(Collected data)
****************************************
**config.mk**
```make
export PLATFORM = sky130hd
export DESIGN_NAME = rdt_top
export DESIGN_NICKNAME = d
export VERILOG_FILES = /design/src/inc/rdt_pkg.sv /design/src/rdt_top.sv /design/src/rdt_sync.sv /design/src/rdt_timer.sv
export VERILOG_INCLUDE_DIRS = /design/src /design/src/inc
export SDC_FILE = /design/constraint.sdc
export NUM_CORES = 1
export LEC_CHECK = 0
export ABC_AREA = 0
export ABC_CLOCK_PERIOD_IN_PS = 3300
export BUFFER_PORTS_ARGS = -buffer_cell sky130_fd_sc_hd__buf_2
export CORE_ASPECT_RATIO = 0.7
export CORE_MARGIN = 2
export CORE_UTILIZATION = 55
export CTS_BUF_LIST = sky130_fd_sc_hd__clkbuf_8
export CTS_CLUSTER_DIAMETER = 200
export DETAILED_ROUTE_END_ITERATION = 6
export GPL_ROUTABILITY_DRIVEN = 0
export GPL_TIMING_DRIVEN = 1
export PLACE_DENSITY = 0.84
export RECOVER_POWER = 50
export REMOVE_ABC_BUFFERS = 1
export SLEW_MARGIN = 25
export SYNTH_ARGS = -nofsm -noshare
export SYNTH_HDL_FRONTEND = slang
export SYNTH_HIERARCHICAL = 1
export SYNTH_SLANG_ARGS = --single-unit
```
**constraint.sdc**
```tcl
create_clock -name pclk -period 3.3 [get_ports pclk]
set_input_delay 0.99 -clock pclk [delete_from_list [all_inputs] [get_ports pclk]]
set_output_delay 0.99 -clock pclk [all_outputs]
set_load 0.02 [all_outputs]
```
**src/inc/rdt_regs.svh**
```systemverilog
// Register offsets, field positions, reset values for the timer pair
`ifndef RDT_REGS_SVH
`define RDT_REGS_SVH
// Register indices (byte address is four times the index)
`define RDT_IDX_T2_RELOAD_LO   8'h1B
`define RDT_IDX_T2_COUNT_HI    8'h1C
`define RDT_IDX_T2_COUNT_LO    8'h1D
`define RDT_IDX_T3_CONTROL     8'h1E
`define RDT_IDX_T3_RELOAD_HI   8'h1F
`define RDT_IDX_T3_RELOAD_LO   8'h20
`define RDT_IDX_T3_COUNT_HI    8'h21
`define RDT_IDX_T3_COUNT_LO    8'h22
`define RDT_IDX_T2_CONTROL     8'h40
`define RDT_IDX_T2_RELOAD_HI   8'h41
`define RDT_IDX_IRQ_STATUS     8'h42
`define RDT_IDX_IRQ_MASK       8'h43
`define RDT_IDX_START          8'h44
// Control field positions
`define RDT_CTL_STOP_RX        7
`define RDT_CTL_START_HI       5
`define RDT_CTL_START_LO       4
`define RDT_CTL_AUTO_RELOAD    3
`define RDT_CTL_CLK_HI         1
`define RDT_CTL_CLK_LO         0
`define RDT_CTL_WMASK          8'hBB
// Reset values
`define RDT_RST_BYTE           8'h00
`define RDT_RST_COUNT          16'h0000
// Prescaler for the one-sixty-fourth rate
`define RDT_DIV64_MAX          6'h3F
`endif

```
**src/inc/rdt_pkg.sv**
```systemverilog
// Types shared by the timer pair
package rdt_pkg;
  typedef enum logic [1:0] {
    RDT_START_NONE,
    RDT_START_TX_END,
    RDT_START_TRIM,
    RDT_START_TRIM_UF
  } rdt_start_e;
  typedef enum logic [1:0] {
    RDT_CLK_FAST,
    RDT_CLK_DIV64,
    RDT_CLK_UF_T0,
    RDT_CLK_UF_T1
  } rdt_clk_e;
  // Control byte of one timer
  typedef struct packed {
    logic       stop_on_receive;
    logic       rsvd6;
    rdt_start_e start_mode_select;
    logic       auto_reload_enable;
    logic       rsvd2;
    rdt_clk_e   input_clock_select;
  } rdt_ctl_s;
  // Events feeding the timers
  typedef struct packed {
    logic tx_end;
    logic rx_4bits;
    logic lfo_edge;
    logic uf_t0;
    logic uf_t1;
    logic fast_tick;
  } rdt_evt_s;
endpackage

```
**src/rdt_top.sv**
```systemverilog
// APB register block with two reloading down timers
`timescale 1ns/1ps
`include "rdt_regs.svh"
module rdt_top (
  input  wire logic        pclk,
  input  wire logic        presetn,
  input  wire logic        clk_en,
  input  wire logic        psel,
  input  wire logic        penable,
  input  wire logic        pwrite,
  input  wire logic [11:0] paddr,
  input  wire logic [31:0] pwdata,
  output logic             pready,
  output logic             pslverr,
  output logic [31:0]      prdata,
  input  wire logic        fast_tick,
  input  wire logic        uf_t0,
  input  wire logic        uf_t1,
  input  wire logic        tx_end,
  input  wire logic        rx_4bits,
  input  wire logic        lfo_clk_pin,
  output logic             irq
);
  import rdt_pkg::*;

  // ==========================================================
  // Register state
  rdt_ctl_s    t2_ctl_q;
  rdt_ctl_s    t3_ctl_q;
  logic [7:0]  t2_rel_hi_q;
  logic [7:0]  t2_rel_lo_q;
  logic [7:0]  t3_rel_hi_q;
  logic [7:0]  t3_rel_lo_q;
  logic [1:0]  irq_stat_q;
  logic [1:0]  irq_mask_q;
  logic [5:0]  div_q;
  logic        tick64;
  logic        lfo_s;
  logic        lfo_prev_q;
  logic [15:0] t2_count;
  logic [15:0] t3_count;
  logic        t2_run;
  logic        t3_run;
  logic        t2_uf;
  logic        t3_uf;
  logic        wr;
  logic        rd;
  logic [7:0]  idx;
  logic        hit;
  logic [7:0]  rdata;
  rdt_evt_s    evt;
  logic [1:0]  sw_start;
  logic [1:0]  sw_stop;

  // ==========================================================
  // APB decode, zero-wait answers
  assign pready  = 1'b1;
  assign wr      = psel && penable && pwrite && clk_en;
  assign rd      = psel && penable && !pwrite && clk_en;
  assign idx     = paddr[9:2];
  assign pslverr = psel && penable && !hit;

  // ==========================================================
  // Trimming edge input through synchroniser
  rdt_sync u_lfo_sync (
    .pclk    (pclk),
    .presetn (presetn),
    .clk_en  (clk_en),
    .din     (lfo_clk_pin),
    .dout    (lfo_s)
  );

  // Rising edge detect of synchronised trimming clock
  always_ff @(posedge pclk or negedge presetn) begin
    if (!presetn) begin
      lfo_prev_q <= 1'b0;
    end else if (clk_en) begin
      lfo_prev_q <= lfo_s;
    end
  end

  // Divide fast ticks by 64
  always_ff @(posedge pclk or negedge presetn) begin
    if (!presetn) begin
      div_q <= 6'h00;
    end else if (clk_en && fast_tick) begin
      div_q <= div_q + 6'h01;
    end
  end
  assign tick64 = fast_tick && div_q == `RDT_DIV64_MAX;

  assign evt.tx_end    = tx_end;
  assign evt.rx_4bits  = rx_4bits;
  assign evt.lfo_edge  = lfo_s && !lfo_prev_q;
  assign evt.uf_t0     = uf_t0;
  assign evt.uf_t1     = uf_t1;
  assign evt.fast_tick = fast_tick;

  // ==========================================================
  // Timers
  rdt_timer u_t2 (
    .pclk      (pclk),
    .presetn   (presetn),
    .clk_en    (clk_en),
    .ctl       (t2_ctl_q),
    .reload    ({t2_rel_hi_q, t2_rel_lo_q}),
    .evt       (evt),
    .tick64    (tick64),
    .sw_start  (sw_start[0]),
    .sw_stop   (sw_stop[0]),
    .count_q   (t2_count),
    .running_q (t2_run),
    .underflow (t2_uf)
  );

  rdt_timer u_t3 (
    .pclk      (pclk),
    .presetn   (presetn),
    .clk_en    (clk_en),
    .ctl       (t3_ctl_q),
    .reload    ({t3_rel_hi_q, t3_rel_lo_q}),
    .evt       (evt),
    .tick64    (tick64),
    .sw_start  (sw_start[1]),
    .sw_stop   (sw_stop[1]),
    .count_q   (t3_count),
    .running_q (t3_run),
    .underflow (t3_uf)
  );

  // Software start and stop strobes
  assign sw_start = (wr && idx == `RDT_IDX_START) ? pwdata[1:0] : 2'b00;
  assign sw_stop  = (wr && idx == `RDT_IDX_START) ? pwdata[5:4] : 2'b00;

  // ==========================================================
  // Register writes
  always_ff @(posedge pclk or negedge presetn) begin
    if (!presetn) begin
      t2_ctl_q    <= rdt_ctl_s'(`RDT_RST_BYTE);
      t3_ctl_q    <= rdt_ctl_s'(`RDT_RST_BYTE);
      t2_rel_hi_q <= `RDT_RST_BYTE;
      t2_rel_lo_q <= `RDT_RST_BYTE;
      t3_rel_hi_q <= `RDT_RST_BYTE;
      t3_rel_lo_q <= `RDT_RST_BYTE;
      irq_mask_q  <= 2'b00;
    end else if (wr) begin
      unique case (idx)
        `RDT_IDX_T2_CONTROL:
          t2_ctl_q <= rdt_ctl_s'(pwdata[7:0] & `RDT_CTL_WMASK);
        `RDT_IDX_T3_CONTROL:
          t3_ctl_q <= rdt_ctl_s'(pwdata[7:0] & `RDT_CTL_WMASK);
        `RDT_IDX_T2_RELOAD_HI: t2_rel_hi_q <= pwdata[7:0];
        `RDT_IDX_T2_RELOAD_LO: t2_rel_lo_q <= pwdata[7:0];
        `RDT_IDX_T3_RELOAD_HI: t3_rel_hi_q <= pwdata[7:0];
        `RDT_IDX_T3_RELOAD_LO: t3_rel_lo_q <= pwdata[7:0];
        `RDT_IDX_IRQ_MASK:     irq_mask_q  <= pwdata[1:0];
        default: ;
      endcase
    end
  end

  // Sticky underflow flags; a read clears only the bits it reported
  // at setup, so a flag raised between setup and access is not lost
  always_ff @(posedge pclk or negedge presetn) begin
    if (!presetn) begin
      irq_stat_q <= 2'b00;
    end else if (clk_en) begin
      if (rd && idx == `RDT_IDX_IRQ_STATUS) begin
        irq_stat_q <= (irq_stat_q & ~prdata[1:0]) | {t3_uf, t2_uf};
      end else begin
        irq_stat_q <= irq_stat_q | {t3_uf, t2_uf};
      end
    end
  end

  assign irq = |(irq_stat_q & irq_mask_q);

  // ==========================================================
  // Read mux
  always_comb begin
    hit   = 1'b1;
    rdata = 8'h00;
    unique case (idx)
      `RDT_IDX_T2_CONTROL:   rdata = t2_ctl_q;
      `RDT_IDX_T2_RELOAD_HI: rdata = t2_rel_hi_q;
      `RDT_IDX_T2_RELOAD_LO: rdata = t2_rel_lo_q;
      `RDT_IDX_T2_COUNT_HI:  rdata = t2_count[15:8];
      `RDT_IDX_T2_COUNT_LO:  rdata = t2_count[7:0];
      `RDT_IDX_T3_CONTROL:   rdata = t3_ctl_q;
      `RDT_IDX_T3_RELOAD_HI: rdata = t3_rel_hi_q;
      `RDT_IDX_T3_RELOAD_LO: rdata = t3_rel_lo_q;
      `RDT_IDX_T3_COUNT_HI:  rdata = t3_count[15:8];
      `RDT_IDX_T3_COUNT_LO:  rdata = t3_count[7:0];
      `RDT_IDX_IRQ_STATUS:   rdata = {6'h00, irq_stat_q};
      `RDT_IDX_IRQ_MASK:     rdata = {6'h00, irq_mask_q};
      `RDT_IDX_START:        rdata = {6'h00, t3_run, t2_run};
      default:               hit   = 1'b0;
    endcase
  end

  // Read data registered at the setup edge
  always_ff @(posedge pclk or negedge presetn) begin
    if (!presetn) begin
      prdata <= 32'h0000_0000;
    end else if (clk_en && psel && !penable && !pwrite) begin
      prdata <= {24'h000000, rdata};
    end
  end

  // ==========================================================
  // Checks
  property p_reload_hold;
    @(posedge pclk) disable iff (!presetn)
    (clk_en && t3_run && $past(t3_run) && !$past(sw_start[1])
      && $changed(t3_rel_lo_q)) |-> t3_count != {t3_rel_hi_q, t3_rel_lo_q}
      || $past(t3_count) == t3_count || $past(t3_count) - 16'h1 == t3_count;
  endproperty
  a_reload_hold: assert property (p_reload_hold)
    else $error("reload write disturbed count");

  property p_start_load;
    @(posedge pclk) disable iff (!presetn)
    (clk_en && sw_start[1]) |=> t3_count == $past({t3_rel_hi_q, t3_rel_lo_q});
  endproperty
  a_start_load: assert property (p_start_load)
    else $error("start did not load reload");

  property p_stop_rx;
    @(posedge pclk) disable iff (!presetn)
    (clk_en && t3_run && rx_4bits && t3_ctl_q.stop_on_receive
      && !t3_ctl_q.start_mode_select[1] && !sw_start[1]
      && !tx_end) |=> !t3_run;
  endproperty
  a_stop_rx: assert property (p_stop_rx)
    else $error("stop on receive ignored");

  property p_uf_flag;
    @(posedge pclk) disable iff (!presetn)
    (clk_en && t3_uf) |=> irq_stat_q[1];
  endproperty
  a_uf_flag: assert property (p_uf_flag)
    else $error("underflow flag not set");

  property p_no_restart;
    @(posedge pclk) disable iff (!presetn)
    (clk_en && t3_uf && !t3_ctl_q.auto_reload_enable) |=> !t3_run;
  endproperty
  a_no_restart: assert property (p_no_restart)
    else $error("timer kept running at zero");

  property p_restart;
    @(posedge pclk) disable iff (!presetn)
    (clk_en && t3_uf && t3_ctl_q.auto_reload_enable) |=>
      t3_run && t3_count == $past({t3_rel_hi_q, t3_rel_lo_q});
  endproperty
  a_restart: assert property (p_restart)
    else $error("auto restart failed");

  property p_rsvd;
    @(posedge pclk) disable iff (!presetn)
    !t3_ctl_q.rsvd6 && !t3_ctl_q.rsvd2;
  endproperty
  a_rsvd: assert property (p_rsvd)
    else $error("reserved bit set");

  property p_dec;
    @(posedge pclk) disable iff (!presetn)
    (clk_en && t3_run && t3_count != 16'h0 && fast_tick && !sw_start[1]
      && !sw_stop[1] && !rx_4bits && !evt.lfo_edge && !tx_end
      && t3_ctl_q.input_clock_select == RDT_CLK_FAST)
      |=> t3_count == $past(t3_count) - 16'h1;
  endproperty
  a_dec: assert property (p_dec)
    else $error("count did not decrement");

  property p_t2_load;
    @(posedge pclk) disable iff (!presetn)
    (clk_en && sw_start[0])
      |=> t2_count == $past({t2_rel_hi_q, t2_rel_lo_q});
  endproperty
  a_t2_load: assert property (p_t2_load)
    else $error("second timer start did not load reload");

  property p_tx_start;
    @(posedge pclk) disable iff (!presetn)
    (clk_en && t3_ctl_q.start_mode_select == RDT_START_TX_END && tx_end)
      |=> t3_run && t3_count == $past({t3_rel_hi_q, t3_rel_lo_q});
  endproperty
  a_tx_start: assert property (p_tx_start)
    else $error("no start at end of transmission");

  property p_no_auto;
    @(posedge pclk) disable iff (!presetn)
    (t3_ctl_q.start_mode_select == RDT_START_NONE && !t3_run && !sw_start[1])
      |=> !t3_run;
  endproperty
  a_no_auto: assert property (p_no_auto)
    else $error("timer started without a start source");

  property p_trim_start;
    @(posedge pclk) disable iff (!presetn)
    (clk_en && !t3_run && t3_ctl_q.start_mode_select[1] && evt.lfo_edge)
      |=> t3_run && t3_count == $past({t3_rel_hi_q, t3_rel_lo_q});
  endproperty
  a_trim_start: assert property (p_trim_start)
    else $error("trimming edge did not start timer");

  property p_trim_rx;
    @(posedge pclk) disable iff (!presetn)
    (clk_en && t3_run && t3_ctl_q.start_mode_select[1] && rx_4bits
      && !evt.lfo_edge && !sw_stop[1] && !t3_uf) |=> t3_run;
  endproperty
  a_trim_rx: assert property (p_trim_rx)
    else $error("receive stopped a trimming timer");

  property p_cascade;
    @(posedge pclk) disable iff (!presetn)
    (clk_en && t3_run && t3_count != 16'h0000 && !sw_start[1]
      && !sw_stop[1] && !rx_4bits && !evt.lfo_edge && !tx_end
      && ((t3_ctl_q.input_clock_select == RDT_CLK_UF_T0 && uf_t0)
      || (t3_ctl_q.input_clock_select == RDT_CLK_UF_T1 && uf_t1)))
      |=> t3_count == $past(t3_count) - 16'h0001;
  endproperty
  a_cascade: assert property (p_cascade)
    else $error("cascaded underflow did not decrement");
endmodule

```
**src/rdt_sync.sv**
```systemverilog
// Three-stage synchroniser for a pin level
`timescale 1ns/1ps
module rdt_sync (
  input  wire logic pclk,
  input  wire logic presetn,
  input  wire logic clk_en,
  input  wire logic din,
  output logic      dout
);
  logic s1_q;
  logic s2_q;
  logic s3_q;
  // Shift chain, the change counts once stages two and three agree
  always_ff @(posedge pclk or negedge presetn) begin
    if (!presetn) begin
      s1_q <= 1'b0;
      s2_q <= 1'b0;
      s3_q <= 1'b0;
      dout <= 1'b0;
    end else if (clk_en) begin
      s1_q <= din;
      s2_q <= s1_q;
      s3_q <= s2_q;
      if (s2_q == s3_q) begin
        dout <= s3_q;
      end
    end
  end
endmodule

```
**src/rdt_timer.sv**
```systemverilog
// One 16-bit reloading down counter
`timescale 1ns/1ps
`include "rdt_regs.svh"
module rdt_timer (
  input  wire logic          pclk,
  input  wire logic          presetn,
  input  wire logic          clk_en,
  input  wire rdt_pkg::rdt_ctl_s ctl,
  input  wire logic [15:0]   reload,
  input  wire rdt_pkg::rdt_evt_s evt,
  input  wire logic          tick64,
  input  wire logic          sw_start,
  input  wire logic          sw_stop,
  output logic [15:0]        count_q,
  output logic               running_q,
  output logic               underflow
);
  import rdt_pkg::*;
  logic tick;
  logic trim;
  logic start_evt;
  logic stop_evt;
  // Tick source per clock select
  always_comb begin
    unique case (ctl.input_clock_select)
      RDT_CLK_FAST:  tick = evt.fast_tick;
      RDT_CLK_DIV64: tick = tick64;
      RDT_CLK_UF_T0: tick = evt.uf_t0;
      RDT_CLK_UF_T1: tick = evt.uf_t1;
    endcase
  end
  assign trim = ctl.start_mode_select[1];
  // Start sources: software, end of transmission, trimming edge
  assign start_evt = sw_start
    | (ctl.start_mode_select == RDT_START_TX_END && evt.tx_end)
    | (trim && evt.lfo_edge && !running_q);
  // Stop sources; receive stop ignored in trimming modes
  assign stop_evt = sw_stop
    | (ctl.stop_on_receive && !trim && evt.rx_4bits)
    | (trim && evt.lfo_edge && running_q);
  assign underflow = running_q && !start_evt && !stop_evt && tick
    && count_q == 16'h0000
    && ctl.start_mode_select != RDT_START_TRIM;
  // Counter and run state
  always_ff @(posedge pclk or negedge presetn) begin
    if (!presetn) begin
      count_q   <= `RDT_RST_COUNT;
      running_q <= 1'b0;
    end else if (clk_en) begin
      if (start_evt) begin
        count_q   <= reload;
        running_q <= 1'b1;
      end else if (stop_evt) begin
        running_q <= 1'b0;
      end else if (running_q && tick) begin
        if (count_q != 16'h0000) begin
          count_q <= count_q - 16'h0001;
        end else if (ctl.start_mode_select == RDT_START_TRIM) begin
          running_q <= 1'b1;
        end else if (ctl.auto_reload_enable) begin
          count_q <= reload;
        end else begin
          running_q <= 1'b0;
        end
      end
    end
  end
endmodule

```
# Yosys cells after proc, flatten, opt, wreduce, memory -nomap -nowiden
# Index checks and enable logic that the tools add are counted.
[totals]
regBits = 101
latchBits = 0
ramBits = 0
rom_bits = 0
inputBits = 56
output_inout_bits = 35
memories = 0
[classes]
n_addsub = 3
mul = 0
div_mod_pow = 0
n_lt_le_gt_ge = 0
n_eq_ne = 35
shift = 0
mux = 31
bitwise = 13
n_reduce_logical = 76
[ops]
columns = ["op", "count"]
rows = [
  ["2-to-1 mux 16 bit", 12],
  ["one-hot mux 8 bit (13 select lines)", 1],
  ["equality test 8 x 5 -> 1 bit (second input constant)", 5],
  ["equality test 8 x 7 -> 1 bit (second input constant)", 5],
  ["logical AND 1 bit", 38],
  ["logical NOT 16 bit", 2],
  ["nonzero test 16 bit", 2],
  ["subtractor 16 x 1 -> 16 bit (second input constant)", 2],
  ["equality test 8 x 6 -> 1 bit (second input constant)", 3],
  ["AND reduction 2 bit", 8],
  ["2-to-1 mux 1 bit", 13],
  ["OR reduction 13 bit", 1],
  ["equality test 2 bit (second input constant)", 6],
  ["logical NOT 1 bit", 12],
  ["inequality test 3 x 1 -> 1 bit (second input constant)", 4],
  ["nonzero test 3 bit", 4],
  ["AND reduction 5 bit", 2],
  ["equality test 2 x 1 -> 1 bit (second input constant)", 4],
  ["inequality test 4 x 1 -> 1 bit (second input constant)", 2],
  ["bitwise OR 1 bit", 8],
  ["one-hot mux 1 bit (4 select lines)", 2],
  ["AND reduction 4 bit", 2],
  ["adder 6 x 1 -> 6 bit (second input constant)", 1],
  ["equality test 6 bit (second input constant)", 1],
  ["other kinds (10)", 18],
]

# Logic depth before layout (Yosys ltp)
[logic_depth]
word_depth = 15
depth_mapped = 12
ltp_nobuf = 10

# Modules after synthesis
# The synthesis kept the hierarchy.
[by_module_without_submodules]
columns = ["mod", "n_inst", "cells_per_inst", "area_each_um2"]
rows = [
  ["rdt_top", 1, 321, 3628.5],
  ["rdt_timer", 2, 152, 1539.0],
  ["rdt_sync", 1, 10, 156.4],
]

# Least setup slack after synthesis
# No wires, ideal clock.
[synth_timing]
path_kind = "input -> output"
from = "input paddr[3]"
to = "output pslverr"
arrival_time_ps = 2173
required_time_ps = 2310
path_slack_ps = 137
path_stages = 5
path_cell_list = "clkbuf_1 buf_2 buf_2 a21oi_1 nor3_1"
[synth_via]
elab_chain_len = 5
elab_cells_between_ends = 17
cone_classes = "eq/ne (13); mux (1); reduce/logical (3)"
[synth_rtl]
columns = ["item", "line", "source"]
rows = [
  ["from (decl)", "rdt_top.sv:11", "input wire logic [11:0] paddr,"],
  ["equality test 8 x 7 -> 1 bit, or another cell as far along", "rdt_top.sv:183", "unique case (idx)"],
  ["OR reduction 13 bit (no line) *", "-", ""],
  ["2-to-1 mux 1 bit *", "rdt_top.sv:183", ""],
  ["logical NOT 1 bit *", "rdt_top.sv:61", "assign pslverr = psel && penable && !hit;"],
  ["logical AND 1 bit *", "rdt_top.sv:61", ""],
  ["to (decl)", "rdt_top.sv:14", "output logic pslverr,"],
]
# Mark *: on every way between the ends. The rest lies on a longest branch, timed or not.

# Worst setup path after layout
[layout_timing]
from = "input paddr[9]"
to = "output pslverr"
# Same word-level chain as after synthesis.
****************************************
**ABOUT THIS EXERCISE:**
Go line by line through the data above and count those holding "ignored"; report the number alone.

**SOLUTION FOR THIS EXERCISE:**
2